Significantly, its combination therapy does not include tough-to-tolerate interferon, which causes flu-like symptoms that lead many patients with the serious liver disease to stop or delay treatment.

Abbott said that in very small mid-stage trials, a combination of two of its experimental medicines and two other drugs were showing the potential for cure rates as high as 90 percent with as little as 12 weeks of therapy. The shortest duration current patients can hope for is 24 weeks.

Abbott discussed its hepatitis C trials and other experimental medicines at a meeting with investors and analysts in New York just two days after announcing it would spin off its prescription drugs business into a separate company.

"While early, these results are unprecedented in that very high cure rates are being achieved ... with only 12 weeks of interferon-free therapy," said Richard Gonzalez, who will head the new company.

The data presented by Abbott were culled from a pair of trials with a total of just 44 patients. Far larger trials would be needed to confirm the efficacy and safety of the combination therapy.

JPMorgan analyst Michael Weinstein was taking a cautious stance on the potential for Abbott's approach to hepatitis C.

"It's still early and there are a lot of other companies working in this space," he said.

One such company, Pharmasset Inc , has seen its shares soar in recent months over promising data for its own experimental interferon-free hepatitis C regimen. But Pharmasset shares fell as much as 20 percent after the Abbott presentation and were down 12 percent in afternoon trade.

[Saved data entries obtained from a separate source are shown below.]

`config.mk`:
```
export PLATFORM = sky130hd
export DESIGN_NAME = dcm_clkgen_prog
export DESIGN_NICKNAME = d
export VERILOG_FILES = /design/src/rtl/dcm_clkgen_prog.sv
export SDC_FILE = /design/constraint.sdc
export NUM_CORES = 1
export LEC_CHECK = 0
export BUFFER_PORTS_ARGS = -buffer_cell sky130_fd_sc_hd__buf_2
export CORE_UTILIZATION = 42
export DETAILED_ROUTE_END_ITERATION = 10
export PLACE_DENSITY = 0.64
export SYNTH_ARGS = -nofsm -noshare
export SYNTH_HDL_FRONTEND = slang
export SYNTH_SLANG_ARGS = --single-unit
```
`constraint.sdc`:
```
create_clock -name clk -period 5.07 [get_ports clk]
set_input_delay 0.2535 -clock clk [delete_from_list [all_inputs] [get_ports clk]]
set_output_delay 0.2535 -clock clk [all_outputs]
set_load 0.02 [all_outputs]
```
`src/rtl/dcm_clkgen_prog.sv`:
```
// dcm_clkgen_prog: drives the Spartan-6 DCM_CLKGEN PROG port (PROGEN/PROGDATA)
// to load D-1 and M-1, issue GO and wait for PROGDONE, reporting done/error to
// the register file. All outputs are registered and aligned with the state.
// Optional feature: define DCM_PROG_LOCK_WAIT_EN to also wait for LOCKED after
// PROGDONE before reporting success.
module dcm_clkgen_prog #(
    parameter logic [15:0] TIMEOUT = 16'd65535
) (
    input  logic       clk,
    input  logic       reset_i,
    input  logic       start_i,
    input  logic [7:0] mult_i,
    input  logic [7:0] div_i,
    output logic       prog_en_o,
    output logic       prog_data_o,
    input  logic       prog_done_i,
    input  logic       locked_i,
    output logic       busy_o,
    output logic       done_o,
    output logic       err_o,
    output logic       timeout_o
);

    typedef enum logic [3:0] {
        S_IDLE,
        S_LOADD,
        S_GAP_D,
        S_LOADM,
        S_GAP_M,
        S_GO,
        S_WAIT_DONE,
`ifdef DCM_PROG_LOCK_WAIT_EN
        S_WAIT_LOCK,
`endif
        S_FINISH
    } state_t;

    state_t      state_q, state_d;
    logic [3:0]  bit_q, bit_d;
    logic [15:0] wait_q, wait_d;
    logic [7:0]  mult_q, div_q;
    logic        latch;
    logic        err_q, err_d;
    logic        tmo_q, tmo_d;
    // Holds FINISH one extra cycle on the bad-argument path so done lands two
    // cycles after the accepted start.
    logic        hold_q, hold_d;

    logic        en_d, data_d, busy_d, done_d;
    logic [3:0]  idx;

`ifndef DCM_PROG_LOCK_WAIT_EN
    logic unused_locked;
    assign unused_locked = locked_i;
`endif

    // State, counters, latched arguments and registered outputs
    always_ff @(posedge clk or negedge reset_i) begin
        if (!reset_i) begin
            state_q     <= S_IDLE;
            bit_q       <= 4'd0;
            wait_q      <= 16'd0;
            mult_q      <= 8'd0;
            div_q       <= 8'd0;
            err_q       <= 1'b0;
            tmo_q       <= 1'b0;
            hold_q      <= 1'b0;
            prog_en_o   <= 1'b0;
            prog_data_o <= 1'b0;
            busy_o      <= 1'b0;
            done_o      <= 1'b0;
        end else begin
            state_q     <= state_d;
            bit_q       <= bit_d;
            wait_q      <= wait_d;
            err_q       <= err_d;
            tmo_q       <= tmo_d;
            hold_q      <= hold_d;
            prog_en_o   <= en_d;
            prog_data_o <= data_d;
            busy_o      <= busy_d;
            done_o      <= done_d;
            if (latch) begin
                mult_q <= mult_i;
                div_q  <= div_i;
            end
        end
    end

    assign err_o     = err_q;
    assign timeout_o = tmo_q;

    // Next-state, counter and sticky-flag logic
    always_comb begin
        state_d = state_q;
        bit_d   = bit_q;
        wait_d  = wait_q;
        latch   = 1'b0;
        err_d   = err_q;
        tmo_d   = tmo_q;
        hold_d  = hold_q;
        case (state_q)
            S_IDLE: begin
                if (start_i) begin
                    latch = 1'b1;
                    err_d = 1'b0;
                    tmo_d = 1'b0;
                    bit_d = 4'd0;
                    if (mult_i == 8'd0) begin
                        state_d = S_FINISH;
                        err_d   = 1'b1;
                        hold_d  = 1'b1;
                    end else begin
                        state_d = S_LOADD;
                    end
                end
            end
            S_LOADD: begin
                if (bit_q == 4'd9) begin
                    state_d = S_GAP_D;
                    bit_d   = 4'd0;
                end else begin
                    bit_d = bit_q + 4'd1;
                end
            end
            S_GAP_D: state_d = S_LOADM;
            S_LOADM: begin
                if (bit_q == 4'd9) begin
                    state_d = S_GAP_M;
                    bit_d   = 4'd0;
                end else begin
                    bit_d = bit_q + 4'd1;
                end
            end
            S_GAP_M: state_d = S_GO;
            S_GO: begin
                state_d = S_WAIT_DONE;
                wait_d  = 16'd0;
            end
            S_WAIT_DONE: begin
                // PROGDONE takes priority over a same-cycle timeout.
                if (prog_done_i) begin
`ifdef DCM_PROG_LOCK_WAIT_EN
                    state_d = S_WAIT_LOCK;
                    wait_d  = 16'd0;
`else
                    state_d = S_FINISH;
`endif
                end else if (wait_q == TIMEOUT) begin
                    state_d = S_FINISH;
                    err_d   = 1'b1;
                    tmo_d   = 1'b1;
                end else begin
                    wait_d = wait_q + 16'd1;
                end
            end
`ifdef DCM_PROG_LOCK_WAIT_EN
            S_WAIT_LOCK: begin
                if (locked_i) begin
                    state_d = S_FINISH;
                end else if (wait_q == TIMEOUT) begin
                    state_d = S_FINISH;
                    err_d   = 1'b1;
                    tmo_d   = 1'b1;
                end else begin
                    wait_d = wait_q + 16'd1;
                end
            end
`endif
            S_FINISH: begin
                if (hold_q) hold_d = 1'b0;
                else        state_d = S_IDLE;
            end
            default: state_d = S_IDLE;
        endcase
    end

    // Output decode from the next state so registered outputs line up with it
    always_comb begin
        en_d   = 1'b0;
        data_d = 1'b0;
        idx    = bit_d - 4'd2;
        case (state_d)
            S_LOADD: begin
                en_d = 1'b1;
                if (bit_d == 4'd0)      data_d = 1'b1;
                else if (bit_d == 4'd1) data_d = 1'b0;
                else                    data_d = div_q[idx[2:0]];
            end
            S_LOADM: begin
                en_d = 1'b1;
                if (bit_d <= 4'd1) data_d = 1'b1;
                else               data_d = mult_q[idx[2:0]];
            end
            S_GO:    en_d = 1'b1;
            default: en_d = 1'b0;
        endcase
        busy_d = (state_d != S_IDLE);
        done_d = (state_d == S_FINISH) && !hold_d;
    end

endmodule

```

"The market was expecting Pharmasset to be the first all-oral combination regimen for hepatitis C," said Brian Skorney, an analyst for Brean Murray, Carret & Co.

He believes the Pharmasset sell-off was an overreaction, given how little data Abbott has provided.

"I'd be interested to see what the safety profile will be for the four drugs," he said of the Abbott combination. "Pharmasset's is two drugs."

If the Abbott data were to hold up in much larger trials, its therapy could eclipse the new drugs from Vertex Pharmaceuticals Inc and Merck & Co that have been hailed as breakthroughs for achieving far-higher cure rates with the potential for shorter treatment durations than the older standard regimen of pegylated interferon and ribavirin, which had to be taken for 48 weeks.

Both the Merck and Vertex drugs must be taken along with interferon and ribavirin. Vertex, in its pivotal clinical trials, saw cure rates as high as 80 percent for its Incivek, while Merck's Vicrelis cured 66 percent of patients. Neither of the new regimens is taken for less than 24 weeks.

Shares of Vertex, which has just the one drug on the market, fell almost 3 percent.

The two Phase II trials of previously untreated patients combined the antiviral drug ritonavir with Abbott's ABT-450 -- a protease inhibitor from the same class as the Vertex and Merck drugs -- one of two Abbott polymerase inhibitors, ABT-333 or ABT-072, and ribavirin.

All patients who remained in the studies achieved an early virologic response at 12 weeks, meaning the virus was undetectable in the blood, Abbott said, with no virus rebounds occurring during therapy.

Of the 10 patients so far who were tested 24 weeks after completing the 12 weeks of therapy, nine had achieved a sustained virologic response, or SVR, the company said.

"In other words, these patients were cured with a 12-week course of therapy without interferon," Gonzalez said.

The regimen has been well tolerated to date, the company said, without discussing side effect details.

Hepatitis C, which if untreated can lead to cirrhosis, liver cancer and the need for a transplant, infects an estimated 4 million Americans, and 180 million worldwide.

Abbott plans to present more detailed data on these and other trials next year. It said the U.S. Food and Drug Administration had given fast track status to the regimen.

With fast-track status a company can submit data from clinical trials on a rolling basis as it becomes available rather than waiting until pivotal Phase III studies are complete before submitting the results to the FDA.

Abbott shares were off 0.4 percent at $53.86.